Ah, His Church, broadly speaking a mere shadow of what it was seventy years ago!

Material prosperity is all well and good, but not at the cost of the loss of the Beatific Vision and an eternity in Hell, or at best a painful passage through Purgatory. How can it be that such a simple fact eludes so many? How can it be that so many are willing to succumb to the temptation of immediate sensual gratification in lieu of an eternity of ecstatic awareness of spiritual bliss beyond imagination? Why have the churches emptied, the Sacraments been profaned to so great an extent, even within the hallowed precincts of God’s Church herself? When full in years, one asks these questions with greater urgency, perhaps more for the sake of one’s posterity than for oneself if one has held fast to the Faith through all these years.

"Our years shall be considered as a spider" sings the psalmist, but what exactly is meant by that? When I first came upon this translation, a literal translation from the Latin, I was puzzled and to a certain extent remain so. I believe what was meant was that our years should be thought of as a spider’s web, a fragile weaving of time intended to trap an understanding of our purpose on this earth. Those who have held fast to the Faith have had that latter question answered by the Church, answered well and expounded well not just in dogma but in the great classic The Four Last Things, both in the version written by Fr. Martin von Cochem in the seventeenth century as well as the better known 1947 work of Fr. Reginal Garrigou Lagrange.
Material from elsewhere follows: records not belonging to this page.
### config.mk
export PLATFORM = sky130hd
export DESIGN_NAME = sync_fifo_fwft
export DESIGN_NICKNAME = d
export VERILOG_FILES = /design/src/rtl/fifo_pkg.sv /design/src/rtl/fifo_ram.sv /design/src/rtl/sync_fifo_fwft.sv
export SDC_FILE = /design/constraint.sdc
export NUM_CORES = 1
export LEC_CHECK = 0
export BUFFER_PORTS_ARGS = -buffer_cell sky130_fd_sc_hd__clkbuf_2
export CORE_UTILIZATION = 45
export CTS_BUF_LIST = sky130_fd_sc_hd__clkbuf_8 sky130_fd_sc_hd__clkbuf_16
export DETAILED_ROUTE_END_ITERATION = 10
export PLACE_DENSITY = 0.65
export SLEW_MARGIN = 20
export SYNTH_ARGS = -nofsm -noshare
export SYNTH_HDL_FRONTEND = slang
export SYNTH_SLANG_ARGS = --single-unit
### constraint.sdc
create_clock -name clk_i -period 3 [get_ports clk_i]
set_input_delay 0.75 -clock clk_i [delete_from_list [all_inputs] [get_ports clk_i]]
set_output_delay 0.75 -clock clk_i [all_outputs]
set_load 0.005 [all_outputs]
### src/rtl/fifo_pkg.sv
// Shared FIFO definitions: depth helper and read-mode selectors.
package fifo_pkg;

   localparam int FIFO_MODE_STD  = 0;
   localparam int FIFO_MODE_FWFT = 1;

   function automatic int fifo_depth(input int aw);
      return 1 << aw;
   endfunction

endpackage

### src/rtl/fifo_ram.sv
// Simple dual-port RAM, one clock, registered read port.
// Only the read register is reset so a cleared FIFO presents zero data.
module fifo_ram
   import fifo_pkg::*;
#(
   parameter int DW = 8,
   parameter int AW = 4
) (
   input  logic          clk_i,
   input  logic          rst_i,
   input  logic          we_i,
   input  logic [AW-1:0] waddr_i,
   input  logic [DW-1:0] wdata_i,
   input  logic          re_i,
   input  logic [AW-1:0] raddr_i,
   output logic [DW-1:0] rdata_o
);

   localparam int DEPTH = fifo_depth(AW);

   logic [DW-1:0] mem_q [DEPTH];
   logic [DW-1:0] rdata_q;

   always_ff @(posedge clk_i) begin
      if (we_i) mem_q[waddr_i] <= wdata_i;
   end

   always_ff @(posedge clk_i) begin
      if (rst_i)     rdata_q <= '0;
      else if (re_i) rdata_q <= mem_q[raddr_i];
   end

   assign rdata_o = rdata_q;

endmodule

### src/rtl/sync_fifo_fwft.sv
// Single-clock FIFO over a registered-read RAM with standard or
// first-word-fall-through read mode and registered status flags.
module sync_fifo_fwft
   import fifo_pkg::*;
#(
   parameter int DW     = 8,
   parameter int AW     = 4,
   parameter int FWFT   = 0,
   parameter int AF_LVL = fifo_depth(AW) - 2,
   parameter int AE_LVL = 2
) (
   input  logic          clk_i,
   input  logic          rst_i,
   input  logic          wr_en_i,
   input  logic [DW-1:0] din_i,
   input  logic          rd_en_i,
   output logic [DW-1:0] dout_o,
   output logic          full_o,
   output logic          empty_o,
   output logic          almost_full_o,
   output logic          almost_empty_o,
   output logic [AW:0]   count_o,
   output logic          overflow_o,
   output logic          underflow_o
);

   localparam logic [AW:0] DEPTH_W = (AW+1)'(fifo_depth(AW));
   localparam logic [AW:0] AF_W    = (AW+1)'(AF_LVL);
   localparam logic [AW:0] AE_W    = (AW+1)'(AE_LVL);

   logic [AW-1:0] wptr_q, rptr_q;
   logic [AW:0]   count_q, count_d;
   logic          full_q, af_q, ae_q, ovf_q, udf_q;
   logic          wr_acc, rd_acc, ram_re;
   logic [DW-1:0] ram_rdata;

   assign wr_acc = wr_en_i && !full_q && !rst_i;

   fifo_ram #(.DW(DW), .AW(AW)) u_ram (
      .clk_i   (clk_i),
      .rst_i   (rst_i),
      .we_i    (wr_acc),
      .waddr_i (wptr_q),
      .wdata_i (din_i),
      .re_i    (ram_re),
      .raddr_i (rptr_q),
      .rdata_o (ram_rdata)
   );

   generate
      if (FWFT == FIFO_MODE_FWFT) begin : g_fwft
         // RAM read register acts as a prefetch slot (mid) ahead of the
         // output stage, so pops can run at one word per cycle.
         logic          mid_vld_q, out_vld_q, out_load;
         logic [DW-1:0] dout_q;
         logic [AW:0]   ram_words;

         assign rd_acc    = rd_en_i && out_vld_q && !rst_i;
         assign out_load  = mid_vld_q && (!out_vld_q || rd_acc);
         assign ram_words = count_q - {{AW{1'b0}}, out_vld_q} - {{AW{1'b0}}, mid_vld_q};
         assign ram_re    = !rst_i && (ram_words != '0) && (!mid_vld_q || out_load);

         always_ff @(posedge clk_i) begin
            if (rst_i) begin
               mid_vld_q <= 1'b0;
               out_vld_q <= 1'b0;
               dout_q    <= '0;
            end else begin
               if (ram_re)        mid_vld_q <= 1'b1;
               else if (out_load) mid_vld_q <= 1'b0;
               if (out_load) begin
                  out_vld_q <= 1'b1;
                  dout_q    <= ram_rdata;
               end else if (rd_acc) begin
                  out_vld_q <= 1'b0;
               end
            end
         end

         assign dout_o  = dout_q;
         assign empty_o = !out_vld_q;
      end else begin : g_std
         logic empty_q;

         assign rd_acc = rd_en_i && !empty_q && !rst_i;
         assign ram_re = rd_acc;

         always_ff @(posedge clk_i) begin
            empty_q <= (count_d == '0);
         end

         assign dout_o  = ram_rdata;
         assign empty_o = empty_q;
      end
   endgenerate

   always_comb begin
      count_d = count_q;
      if (rst_i) begin
         count_d = '0;
      end else begin
         case ({wr_acc, rd_acc})
            2'b10:   count_d = count_q + (AW+1)'(1);
            2'b01:   count_d = count_q - (AW+1)'(1);
            default: count_d = count_q;
         endcase
      end
   end

   // Flags come from count_d so they line up with count_q every cycle.
   always_ff @(posedge clk_i) begin
      count_q <= count_d;
      full_q  <= (count_d == DEPTH_W);
      af_q    <= (count_d >= AF_W);
      ae_q    <= (count_d <= AE_W);
      if (rst_i) begin
         wptr_q <= '0;
         rptr_q <= '0;
         ovf_q  <= 1'b0;
         udf_q  <= 1'b0;
      end else begin
         if (wr_acc) wptr_q <= wptr_q + AW'(1);
         if (ram_re) rptr_q <= rptr_q + AW'(1);
         ovf_q <= wr_en_i && full_q;
         udf_q <= rd_en_i && !rd_acc;
      end
   end

   assign full_o         = full_q;
   assign almost_full_o  = af_q;
   assign almost_empty_o = ae_q;
   assign count_o        = count_q;
   assign overflow_o     = ovf_q;
   assign underflow_o    = udf_q;

endmodule
==> impl_results.md, run 1 <==
* Status: complete, no violations
* Final worst-path cycle share at 0.8723
* Primary FF master, synth: edfxtp_1
* Core box area at 13,350 µm²
* Antenna diodes at 0
* Fmax at between 0.3 and 0.4 GHz
* DRT antenna net count at 0
* Share of the synthesized area in the top cell type at 0.6189
* Vias per cell at 5.470
* Sink Count at 155
* Synth unique cells at 39
* Worst VDD drop at 0.3464 mV
* Final instance area at around 7000 µm²
* Initial antenna violation count at 0
* Total CTS buffers at 17
* # IOs at 31
* Syn_nets at 400
* Syn Inst Count at 380
* Syn_area_per_cell at 16.34 µm²
* Post-synth EDFFs at about 130
* Post-cts sizing count at 0
* Count leader, synth: edfxtp_1
* Share of layout cells above drive strength 1 at 0.2809
* Final core utilization at 0.5386
* Dpl hpwl at 7598 µm
* PwrDens at 625.3 nW/µm²
* Routability cong. at 0.7650
* Initial Util at 0.4653
* Worst skew pair latency at 0.42 ns
* Initial drt markers at 267
* Wire per inst at 19.05 µm
* Crit-path max FO at 4
* Net Sw Frac at 0.2124
* Die Height at 119.5 µm
* Cts hold-fix bufs at 0
* Final setup violation count at 0
* Grt total ovfl at 0
* First-pass GRT wire length at 18,790 µm
* Clk buf depth at 2
* Top cells by count, synth: edfxtp_1 (128), nor2_1 (31), dfxtp_1 (27), mux2_2 (22), mux4_2 (18)
* Total routing usage reported by global routing at 0.1830
* Die width at 119.5 µm
* # Max-Cap Violations at 0
* Worst path required time at 3.32 ns
* Normalized max-slew margin at 0.5009
* Via Count at 3,397
* Largest stage delay, worst path at ~0.35 ns
* Num rows at 42
* Min Tclk post-route at approximately 2.6 ns
* Die area at roughly 14,000 µm²
* Fill count at 1,103
* Type of the most critical hold path: reg -> reg
* Post-Route WL at 11,830 µm
* # DRC at 0
* Startpoint Class: input port
* Leakage at 0.002431 µW
* Placed Area at 6699 µm²
* Least-Margin Pin Slew at ~0.75 ns
* Post-CTS setup buffers at 0
* Switching pwr at 954.9 µW
* Worst-path clk slew at 0.06 ns
* Final slew viol count at 0
* Clock Tree Root: clkbuf_16
* Comb pwr share at 0.071
* Part of the power in registers at 0.533
* Critical-path cell list: clkbuf_2 -> nor2b_2 -> nor2b_4 -> inv_1 -> ha_1 -> xor2_1 -> ha_1 -> or3b_1 -> o2111ai_1 -> a21oi_1 -> xnor2_1 -> a21oi_1 -> a211oi_1
* Number of H-tree levels at 4
* CTS tree: built
* Clock Power Share at 0.396
* Total number of yosys warnings at 0
* Unrepaired setup endpoints after global routing: no
* Sequential-to-total area share from yosys stat at 0.7059
* Post-synth top area cell: edfxtp_1
* Worst Path Arrival at just under 3 ns
* Synth Register Bits at 155
* Cell internal pwr at 3541 µW
* Largest net degree at the start of global routing at 45
* Synth top area cells: edfxtp_1 (62%), dfxtp_1 (8.7%), mux4_2 (6.5%)
* Final nets at 454
* P&R area growth vs syn at 15.75%
* Port Buffer Count at 30
* Fraction of registers with async set/reset at 0
* Nature of the critical path endpoint: flop
* Critical path class: in -> reg
* Final hold vios at 0
* Slowest CP cell: or3b_1
* Netlist Area Pre-Place at 6211 µm²
* Drt first pass iters at 4
* Vias in the first global route at approximately 3,500
* Clk_skew at between 0.005 and 0.006 ns
[layer usage]
metal / track usage / share of wire / vias to the layer above
met5: 0 / 0 / -
met4: 0.09688 / 0.023 / 0
met3: 0.04358 / 0.037 / 18
met2: 0.2883 / 0.49 / 70
met1: 0.2351 / 0.45 / 1732
li1: - / - / 1577
[worst paths after layout]
| check | startpoint | end | slack [ns] | depth (start not counted) |
|---|---|---|---|---|
| setup / recovery | wr_en_i | almost_empty_o | 0.38 | 13 |
| hold / removal | full_o | overflow_o | 0.47 | 2 |
| setup reg to reg | full_o | almost_empty_o | 0.50 | 12 |
| hold reg to reg | full_o | overflow_o | 0.47 | 2 |
[final cells by class]
class | count | area, µm² | share of cell area
tap | 176 | 220.2 | 0.03063
clock inverter | 13 | 65.06 | 0.009050
timing repair buffer | 57 | 365.4 | 0.05082
multi-input combinational | 198 | 1709 | 0.2377
inverter | 5 | 18.77 | 0.002611
sequential | 155 | 4385 | 0.6100
clock buffer | 17 | 425.4 | 0.05917
[sequential cells by signal (all words and copies together) (netlist names), 4 cells and up]
name / cells
wptr_q: 4
u_ram.rdata_o: 8
rptr_q: 4
u_ram.mem_q: 128
count_o: 5
[worst max-delay path: cells and delay by family]
family,cells,cell delay [ns]
fa+ha+maj,2,0.42
compound gates,4,0.55
buf+inv,2,0.15
xor+xnor,2,0.41
simple gates,3,0.65
[power by group through the flow]
| stage | Clock [µW] | Combinational [µW] | Sequential, µW |
|---|---|---|---|
| floorplan | 0 | 231 | 2430 |
| global placement | 0 | 317 | 2440 |
| detailed placement | 0 | 323 | 2440 |
| CTS | 1820 | 325 | 2390 |
| global route | 1910 | 351 | 2400 |
| finish | 1780 | 320 | 2390 |
[cell families (layout without fill, tap and decap cells)]
logic type / after synthesis / count (layout) / share of synthesized area
flip-flops: 155 / 155 / 0.7059
AND/OR/NAND/NOR: 71 / 71 / 0.05399
multiplexers: 56 / 56 / 0.1309
AO/OA/AOI/OAI: 51 / 51 / 0.05560
buffers and inverters: 27 / 92 / 0.02055
XOR/XNOR: 12 / 12 / 0.01692
adder cells (fa/ha/maj): 8 / 8 / 0.01612
[layout by cell type (no fill, tap or decap), types with 2 or more instances in the layout]
master,synthesis,layout
a21oi_1,12,12
a221o_1,8,8
buf_4,4,26
clkbuf_16,0,17
clkbuf_2,0,30
clkinv_1,0,3
clkinv_2,0,6
dfxtp_1,27,26
edfxtp_1,128,128
ha_1,8,8
inv_1,5,7
mux2_2,22,22
mux2i_1,16,16
mux4_2,18,18
nand2_1,10,10
nand2b_1,4,4
nand3_1,2,2
nand4_1,2,2
nor2_1,31,31
nor2b_1,5,3
nor3_1,11,11
nor3b_1,2,2
o2111ai_1,2,2
o21ai_0,2,2
o21ai_1,7,7
o21bai_1,7,7
o22ai_1,7,7
xnor2_1,6,6
xor2_1,6,6
[stage by stage]
stage	TNS (ns)	instances	worst slack [ns]	power [µW]	hold slack, ns
5_1_grt	0	621	0.1415	4660	0.5071
2_1_floorplan	0	380	0.02435	2658	0.4492
3_3_place_gp	0	591	0.06957	2755	0.4685
4_1_cts	0	621	0.3729	4539	0.4794
6_report	0	621	0.3830	4496	0.4710
3_5_place_dp	-0.002046	591	-0.002046	2763	0.4655
(Power assumes the default switching activity.)
==> run 2, diff against run 1 <==
Settings changed: ABC_AREA from default to 1.
==> impl_results.md, run 2 <==
* Number of cells on the worst hold path at 2 (unchanged)
* Startpoint Class: input port (unchanged)
* Min Tclk post-route at 2.350 ns (was 2.617 ns)
* Status: complete, no violations (unchanged)
* # IOs at 31 (unchanged)
* Sequential-to-total area share from yosys stat at 0.6744 (was 0.7059)
* Fmax at 0.4255 GHz (was 0.3821 GHz)
* Leakage at 0.002902 µW (was 0.002431 µW)
* Initial antenna violation count at 0 (unchanged)
* Post-synth top area cell: edfxtp_1 (unchanged)
* Post-synth EDFFs at 128 (unchanged)
* Grt total ovfl at 0 (unchanged)
* Routability cong. at 0.8611 (was 0.7650)
* Worst path required time at 3.37 ns (was 3.32 ns)
* Fill count at 1,233 (was 1,103)
* Final slew viol count at 0 (unchanged)
* Commonest non-fill, non-tap cell in the layout: edfxtp_1 (unchanged)
* PwrDens at 733.2 nW/µm² (was 625.3 nW/µm²)
* Reg2Reg Setup Slack at 0.86 ns (was 0.50 ns)
* Vias per cell at 5.326 (was 5.470)
* Share of layout cells above drive strength 1 at 0.1379 (was 0.2809)
* Worst path most repeated cell: nand2_1
* Cts hold-fix bufs at 0 (unchanged)
* CTS tree: built (unchanged)
* # DRC at 0 (unchanged)
* Nature of the critical path endpoint: flop (unchanged)
* Synth unique cells at 27 (was 39)
* P&R area growth vs syn at 13.61% (was 15.75%)
* Worst Path Arrival at 2.72 ns (was 2.94 ns)
* Least-Margin Pin Slew at 0.8084 ns (was 0.7458 ns)
* Number of H-tree levels at 4 (unchanged)
* DRT antenna net count at 0 (unchanged)
* Worst-path clk slew at 0.05 ns (was 0.06 ns)
* Die Height at 122.2 µm (was 119.5 µm)
* First-pass GRT wire length at 22,760 µm (was 18,790 µm)
* Commonest non-fill, non-tap cells in the layout: edfxtp_1 (128), nor2_1 (121), nand2_1 (119) (was edfxtp_1 (128), nor2_1 (31), clkbuf_2 (30))
* Final setup violation count at 0 (unchanged)
* Critical path class: in -> reg (unchanged)
* Clk buf depth at 2 (unchanged)
* Largest net degree at the start of global routing at 67 (was 45)
* Final hold vios at 0 (unchanged)
* Hold path start: full_o (unchanged)
* Initial drt markers at 358 (was 267)
* Crit-path max FO at 11 (was 4)
* Core box area at 13,990 µm² (was 13,350 µm²)
* Wire per inst at 17.31 µm (was 19.05 µm)
* Critical-path cell list: clkbuf_2 -> nor3_1 -> ha_1 -> nand2_1 -> inv_1 -> nor2_4 -> ha_1 -> inv_1 -> nand2_1 -> nand2_1 -> nand2_1 -> nand2_1 -> nand2_1 -> nor2_1 -> nand3_1 -> nand2_1 (was clkbuf_2 -> nor2b_2 -> nor2b_4 -> inv_1 -> ha_1 -> xor2_1 -> ha_1 -> or3b_1 -> o2111ai_1 -> a21oi_1 -> xnor2_1 -> a21oi_1 -> a211oi_1)
* Port Buffer Count at 30 (unchanged)
* Post-cts sizing count at 0 (unchanged)
* Clock Tree Root: clkbuf_16 (unchanged)
* Largest stage delay, worst path at 0.36 ns (was 0.35 ns)
* Die area at 14,930 µm² (was 14,280 µm²)
* Netlist Area Pre-Place at 6501 µm² (was 6211 µm²)
* Antenna diodes at 0 (unchanged)
* Total number of yosys warnings at 0 (unchanged)
* Syn_nets at 634 (was 400)
* Fin Setup TNS at 0 ns (unchanged)
* Worst VDD drop at 0.4372 mV (was 0.3464 mV)
* Count leader, synth: edfxtp_1 (unchanged)
* Dpl hpwl at 9239 µm (was 7598 µm)
* Reg2Reg Depth at 15 (was 12)
* Worst r2r dst: almost_full_o (was almost_empty_o)
* Primary FF master, synth: edfxtp_1 (unchanged)
* Clk_skew at 0.007146 ns (was 0.005148 ns)
* Normalized max-slew margin at 0.4591 (was 0.5009)
* Drt first pass iters at 5 (was 4)
* Share of the synthesized area in the top cell type at 0.5912 (was 0.6189)
* Num rows at 43 (was 42)
* Die width at 122.2 µm (was 119.5 µm)
* Non-Filler Instances at 847 (was 621)
* Worst Hold Path EP: overflow_o (unchanged)
* Type of the most critical hold path: reg -> reg (unchanged)
* Syn Inst Count at 614 (was 380)
* WP buf/inv at 3 (was 2)
* DP Cell Count at 815 (was 591)
* Slowest CP cell: ha_1 (was or3b_1)
* Placed Area at 6818 µm² (was 6699 µm²)
* Sink Count at 155 (unchanged)
* Initial Util at 0.4648 (was 0.4653)
* Via Count at 4,511 (was 3,397)
* FF-to-FF Start: full_o (unchanged)
* # Max-Cap Violations at 0 (unchanged)
* Total routing usage reported by global routing at 0.2145 (was 0.1830)
* Unrepaired setup endpoints after global routing: no (unchanged)
* Largest Register: u_ram.mem_q (unchanged)
* Post-CTS setup buffers at 0 (unchanged)
* Top cells by count, synth: edfxtp_1 (128), nor2_1 (121), nand2_1 (119), nand3_1 (56), inv_1 (30) (was edfxtp_1 (128), nor2_1 (31), dfxtp_1 (27), mux2_2 (22), mux4_2 (18))
* Synth Register Bits at 155 (unchanged)
* Total CTS buffers at 17 (unchanged)
* Fraction of registers with async set/reset at 0 (unchanged)
* Final worst-path cycle share at 0.7835 (was 0.8723)
* Post-Route WL at 14,660 µm (was 11,830 µm)
* Final instance area at 7386 µm² (was 7189 µm²)
* CP top delay family: simple AND/OR/NAND/NOR gates (unchanged)
* Final nets at 674 (was 454)
* Worst skew pair latency at 0.43 ns (was 0.42 ns)
* Largest register FFs at 128 (unchanged)
* Vias in the first global route at 4,399 (was 3,495)
* Syn_area_per_cell at 10.59 µm² (was 16.34 µm²)
* Synth top area cells: edfxtp_1 (59%), dfxtp_1 (8.3%), nor2_1 (7.0%) (was edfxtp_1 (62%), dfxtp_1 (8.7%), mux4_2 (6.5%))
run 2: changes by cell type in the layout (fill, tap and decap cells not counted), moves of 8 or more:
| cell | previous run | this run |
|---|---|---|
| o21ai_1 | 7 | 29 |
| nor3_1 | 11 | 2 |
| nand2_1 | 10 | 119 |
| a221o_1 | 8 | 0 |
| inv_1 | 7 | 32 |
| o21ai_0 | 2 | 28 |
| mux2i_1 | 16 | 0 |
| mux2_2 | 22 | 0 |
| nand3_1 | 2 | 56 |
| nor2_1 | 31 | 121 |
| mux4_2 | 18 | 0 |
run 2: tightest hold or removal path: stages, from the launching register on:
cell and delay, ns:
dfxtp_1 0.34, nand2_1 0.06, nor2_1 0.03
run 2: area by class of cell:
class / count / area, µm² / area share
Inverter: 38 / 142.6 / 0.01931
Tap cell: 180 / 225.2 / 0.03049
Clock buffer: 21 / 491.7 / 0.06658
Timing Repair Buffer: 49 / 292.8 / 0.03964
Multi-Input combinational cell: 393 / 1772 / 0.2399
Clock inverter: 11 / 76.32 / 0.01033
Sequential cell: 155 / 4385 / 0.5938
run 2: cell families (layout without fill, tap and decap cells):
| group | count (synthesis) | after routing | share of synthesized area |
|---|---|---|---|
| buffers and inverters | 66 | 119 | 0.05312 |
| AOI/OAI and AO/OA | 76 | 76 | 0.06159 |
| adders and majority gates | 8 | 8 | 0.01540 |
| DFF | 155 | 155 | 0.6744 |
| and+or+nand+nor | 308 | 308 | 0.1942 |
| xor gates and xnor gates | 1 | 1 | 0.001347 |
run 2: power breakdown:
part / total (µW) / switching [µW] / internal, µW / leakage (µW)
sequential: 2480 / 55.5 / 2430 / 0.00138
clock: 2020 / 783 / 1230 / 0.000297
combinational: 917 / 620 / 297 / 0.00123
total: 5420 / 1460 / 3960 / 0.00290
run 2: how the worst max path moves through the flow:
stage	start	to	slack [ns]	cells past startpoint
3_5_place_dp	rst_i	full_o	0.28	14
6_report	rst_i	almost_full_o	0.65	16
5_1_grt	rst_i	almost_empty_o	0.42	16
2_1_floorplan	rst_i	full_o	0.40	14
3_3_place_gp	rst_i	full_o	0.35	14
4_1_cts	rst_i	almost_full_o	0.69	16
run 2: through the flow:
stage                     setup WS [ns]  utilization  total power [µW]  hold WS [ns]
after floorplan                  0.4043            -              3205        0.4392
after CTS                        0.6859       0.5280              5452        0.4717
after global routing             0.4208       0.5280              5669        0.4810
after detailed placement         0.2810       0.4874              3433        0.4648
after global placement           0.3469       0.4874              3414        0.4544
final                            0.6496       0.5280              5415        0.4744
run 2: layer usage:
layer  wire [µm]  GRT usage  share of wire  up-vias
li1            -          -              -     2168
met1        6135     0.2640           0.42     2160
met2        7367     0.3492           0.50      144
met3         704    0.05337          0.048       39
met4         454     0.1113          0.031        0
met5           0          0              0        -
No one among us, not the pope, not any churchman and least of all oneself, knows the moment when our particular web of earthly time will surrender to the elements and our lives draw to a close. Fragile indeed is the web of life, susceptible to breakage in its every moment. The egoistic concerns of daily life are trivial—enormously trivial— when viewed from the perspective of eternity. Christ came to this earth to teach us once and for all how to live our daily lives and more importantly how to prepare ourselves for eternity, tasking His Church and her priests with providing us the means. His teachings are not to be meddled with, certainly not to be subjected to sophistic philosophical speculation that leads the unwary to confusion rather than instruction, least of all with respect to adherence to the only true teachings that treat of eternal reward or condemnation and the means by which the former is obtained and the latter avoided; to do otherwise is to betray the sacred office of the priesthood instituted by God in His Second Person.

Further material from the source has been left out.